Make you feel my love.


A veces me permito imaginarme a mi propio príncipe azul. A veces me permito divagar y soñar, fantasear y volar hasta estar muy por encima de las nubes, directa a mi pedazo de cielo. (A veces el exceso de novelas románticas y de caballería me pasa factura).
Me dijeron una vez que sólo somos capaces de hacer aquello que somos capaces de soñar. Y soñar es, tal vez, lo más barato de este mundo. (Soñar, que no ilusionarse).
Pero he cometido un pequeñísimo error; un fallito de nada (me he ilusionado).
No hay sitio en el cielo para las ilusiones, me temo. Ni un cacho de nube. Las ilusiones son para los caídos, esos que están pegados al suelo y han perdido sus alas. Para ellos está ese método de pérdida de tiempo. Y cuando esas ilusiones se rompen, acaban en el subsuelo, bailando en los círculos del infierno. (Qué fácil el descenso y que difícil la remontada).
Vamos a ser personas inteligentes. Vamos a fabricar sueños (ese proceso mediante el cual se hacen realidad nuestras expectativas) y vamos a perder esa malsana costumbre de ver la vida pasar sentados, alimentándonos a base de ilusiones.

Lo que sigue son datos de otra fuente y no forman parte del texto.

Context: an optimization exercise on an open-source flow, tuned for small area and a short achievable clock period. The choices shown serve that exercise and are no tape-out recipe. Only simulation tests tie the RTL to the original design; equivalence was not proved. Power figures rest on the tool's default switching activity, not on a simulated workload.

==> flow/design.v, too long to show whole: its modules and the start of the top module <==
// module rvv_backend_mulmac_lanes: 106 lines
// module rvv_mulmac_benc: 20 lines
// module rvv_mulmac_mul33: 2393 lines
// module rvv_mulmac_addhi: 158 lines
// module rvv_mulmac_sel: 3 lines
// module rvv_mulmac_xor: 3 lines
// module rvv_mulmac_xnor: 3 lines
// module rvv_mulmac_fa: 4 lines
// module rvv_mulmac_ha: 4 lines
// module rvv_mulmac_pop: 15 lines
// module rvv_mulmac_rdy: 3 lines
module rvv_backend_mulmac_lanes #(
  parameter int unsigned NUM_LANE = 2,
  parameter int unsigned LAT      = 3,
  parameter int unsigned OP_W     = 32,
  parameter int unsigned TAG_W    = 6
) (
  input  logic                               clk,
  input  logic                               rst,
  input  logic                               trap_flush_rvv,
  input  logic [$clog2(NUM_LANE+1)-1:0]      rs2ex_fifo_cnt,
  input  logic [NUM_LANE*OP_W-1:0]           rs2ex_uop_a,
  input  logic [NUM_LANE*OP_W-1:0]           rs2ex_uop_b,
  input  logic [NUM_LANE-1:0]                rs2ex_uop_signed,
  input  logic [NUM_LANE*TAG_W-1:0]          rs2ex_uop_tag,
  output logic [NUM_LANE-1:0]                ex2rs_fifo_pop,
  output logic [NUM_LANE-1:0]                ex2rob_valid,
  output logic [NUM_LANE*2*OP_W-1:0]         ex2rob_result,
  output logic [NUM_LANE*TAG_W-1:0]          ex2rob_tag,
  input  logic [NUM_LANE-1:0]                rob2ex_ready
);
  // ...
==> flow/flow/run.sh <==
#!/bin/bash
# The standard ORFS layout (standard.sh, unchanged synthesis), with two changes to how
# the layout is optimised: the setup repair aims for a larger slack margin, and the port
# buffers are plain buffers (buf_1) rather than delay buffers. The SDC is the standard flow's.
set -euo pipefail
bash standard.sh SETUP_SLACK_MARGIN=6.6 "BUFFER_PORTS_ARGS=-buffer_cell sky130_fd_sc_hd__buf_1" finish > standard_flow.log 2>&1
==> flow/standard.sh <==
#!/bin/bash
# synth_recipe.tcl (not shown) runs the flow's synth.tcl, then flattens the netlist and writes it again
# the make line also repeats each setting of config.mk as NAME=value (left out here)
make -C /OpenROAD-flow-scripts/flow DESIGN_CONFIG=/design/flow/config.mk WORK_HOME=/design/flow/orfs CLKGATE_MAP_FILE= SYNTH_SCRIPT=/design/flow/synth_recipe.tcl "${@:-finish}"
==> flow/config.mk <==
export PLATFORM = sky130hd
export DESIGN_NAME = rvv_backend_mulmac_lanes
export DESIGN_NICKNAME = rvv_backend_mulmac_lanes
export VERILOG_FILES = /design/flow/design.v
export SDC_FILE = /design/flow/constraint.sdc
export NUM_CORES = 4
export LEC_CHECK = 0
export CAP_MARGIN = 20
export CORE_MARGIN = 2
export CORE_UTILIZATION = 70
export CTS_BUF_LIST = sky130_fd_sc_hd__clkbuf_4
export CTS_CLUSTER_SIZE = 20
export SLEW_MARGIN = 20
export SYNTH_HIERARCHICAL = 1
export SYNTH_MINIMUM_KEEP_SIZE = 0
==> flow/constraint.sdc <==
create_clock -name core_clock -period 11.5 [get_ports {clk}]
set_input_delay 2.3000 -clock core_clock [delete_from_list [all_inputs] [get_ports {clk}]]
set_output_delay 2.3000 -clock core_clock [all_outputs]
set_load 0.01 [all_outputs]
This design comes from an exercise in tuning for small area, a short achievable clock period and few clock cycles per item on the open sky130 flow, not from production work.
Only simulation tests tie the RTL to the original design; equivalence was not proved.

==> flow/design.v (excerpt) <==
module multDivUnit (
  input  logic        clk,
  input  logic        reset,
  input  logic [2:0]  reqOp,
  input  logic [31:0] reqLOp,
  input  logic [31:0] reqROp,
  input  logic        reqValid,
  output logic        reqCredit,
  output logic [31:0] respResult,
  output logic        respDivByZero,
  output logic        respDivOverflow,
  output logic        respValid,
  input  logic        respCredit
);
  localparam logic [2:0] sGrant = 3'd0;   
  localparam logic [2:0] sWait  = 3'd1;   
  localparam logic [2:0] sPrep  = 3'd2;   
  localparam logic [2:0] sMul   = 3'd3;   
  localparam logic [2:0] sDiv   = 3'd4;   
  localparam logic [2:0] sCorr  = 3'd5;   
  localparam logic [2:0] sHold  = 3'd6;   
  localparam logic [2:0] sRfix  = 3'd7;   
  logic [2:0]  state;
  logic [1:0]  respCnt;
  logic [33:0] A;
  logic [34:0] H;
  logic [31:0] Lo;
  logic [4:0]  count;
  logic [5:0]  lzR;
  logic        isRem;
  logic        negR;
  logic        divAdd;
  logic        corr;
  logic        selLo;
  logic        dbz;
  logic        ovf;
  logic        yOne0;
  logic        yTwo0;
  logic        yInv0;
  logic        yOne1;
  logic        yTwo1;
  logic        yInv1;
  logic        yCin;
  logic        cin0;
  logic        qFix;
  function automatic logic [5:0] clz32(input logic [31:0] v);
    logic [15:0] v16;
    logic [7:0]  v8;
    logic [3:0]  v4;
    logic [1:0]  v2;
    logic        z16;
    logic        z8;
    logic        z4;
    logic        z2;
    z16 = (v[31:16] == 16'd0);
    v16 = z16 ? v[15:0] : v[31:16];
    z8  = (v16[15:8] == 8'd0);
    v8  = z8 ? v16[7:0] : v16[15:8];
    z4  = (v8[7:4] == 4'd0);
    v4  = z4 ? v8[3:0] : v8[7:4];
    z2  = (v4[3:2] == 2'd0);
    v2  = z2 ? v4[1:0] : v4[3:2];
    if (v == 32'd0) clz32 = 6'd32;
    else clz32 = {1'b0, z16, z8, z4, z2, ~v2[1]};
  endfunction
  function automatic logic [2:0] booth(input logic b1, input logic b0, input logic bm);
    booth = {b0 ^ bm, (b1 & ~b0 & ~bm) | (~b1 & b0 & bm), b1};
  endfunction
  logic        inDiv;
  logic        inSgnDiv;
  logic        inNegL;
  logic        inNegR;
  logic        inLZero;
  logic [5:0]  inLzL;
  logic [5:0]  inLzR;
  logic [2:0]  inBooth0;
  logic [2:0]  inBooth1;
  ...
Size: roughly 1900 cells after synthesis, roughly 130 flip-flops, ~110 I/O pins.
Settings: LEC_CHECK=0, CAP_MARGIN=20, CORE_MARGIN=2, CORE_UTILIZATION=40, SETUP_SLACK_MARGIN=1.5, SLEW_MARGIN=20; clock period 6.0 ns.
standard.sh (not shown) runs the stock make flow with config.mk's settings and CLKGATE_MAP_FILE= SYNTH_SCRIPT=/design/flow/synth_recipe.tcl, a recipe that flattens the netlist after the stock synthesis.
==> flow/flow/run.sh <==
#!/bin/bash
set -o pipefail
export BUFFER_PORTS_ARGS="-buffer_cell sky130_fd_sc_hd__buf_1"
bash standard.sh > standard.log 2>&1
Testbench counts at the start, summed over its fixed seeds: cycles 34,639, ops 3,200.
Source: an optimization exercise on an open RTL-to-GDS flow (aim: a short achievable clock period and few clock cycles). Production flows keep margins and buffers that such runs may drop.
Only simulation tests tie the RTL to the original design; equivalence was not proved.

## v24
==> flow/design.v (excerpt) <==
module processor (
    input  logic           clock,
    input  logic           rstN,
    output cpuPkg::wordT   addressImem,
    input  cpuPkg::wordT   qImem,
    output cpuPkg::wordT   addressDmem,
    output cpuPkg::wordT   data,
    output logic           wren,
    input  cpuPkg::wordT   qDmem,
    output logic           ctrlWriteEnable,
    output cpuPkg::regIdxT ctrlWriteReg,
    output cpuPkg::regIdxT ctrlReadRegA,
    output cpuPkg::regIdxT ctrlReadRegB,
    output cpuPkg::wordT   dataWriteReg,
    input  cpuPkg::wordT   dataReadRegA,
    input  cpuPkg::wordT   dataReadRegB
);
Size in the first run: about 5900 cells after synthesis, roughly 280 I/O pins, about 0.058 sq mm of cells after synthesis.
export LEC_CHECK = 0
export CAP_MARGIN = 20
export CELL_PAD_IN_SITES_DETAIL_PLACEMENT = 1
export CELL_PAD_IN_SITES_GLOBAL_PLACEMENT = 2
export CORE_MARGIN = 2
export CORE_UTILIZATION = 30
export PLACE_DENSITY = 0.45
export SETUP_SLACK_MARGIN = 5.0
export SLEW_MARGIN = 20
export SYNTH_HIERARCHICAL = 1
export TNS_END_PERCENT = 25
create_clock -name core_clock -period 8.0 [get_ports {clock}]
standard.sh (not shown) runs the stock make flow with config.mk's settings and CLKGATE_MAP_FILE= SYNTH_SCRIPT=/design/flow/synth_recipe.tcl, a recipe that flattens the netlist after the stock synthesis.
==> flow/flow/run.sh <==
#!/bin/bash
# Standard layout (the standard.sh, standard synthesis unchanged) with two
# changes: the port buffers use buf_6 instead of the smallest buffer the
# resizer picks by default, and timing repair may change a cell's footprint
# (sizing across cell variants). Every tool's output goes to flow_make.log
# here; ORFS keeps its per-step logs under orfs/logs.
set -euo pipefail
bash standard.sh MATCH_CELL_FOOTPRINT=0 "BUFFER_PORTS_ARGS=-buffer_cell sky130_fd_sc_hd__buf_6" finish > flow_make.log 2>&1
Testbench counts of v24, summed over its fixed seeds: cycles 16,852.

¿Sabéis que son? Las ilusiones, digo. Son… Son mentiras maquilladas. Maquilladas de fantasía y un poco de surrealismo. (Además de una gran dosis de vaguería). Porque, por si nunca os habíais fijado, los caídos se limitan a anidar esperanzas y a esperar milagros. Y bien es sabido que los milagros no existen.
No insistas, pequeño ilusionado: pese a que la esperanza es lo último que se pierde, es una mala fórmula. (Y al otro lado del igual está el error).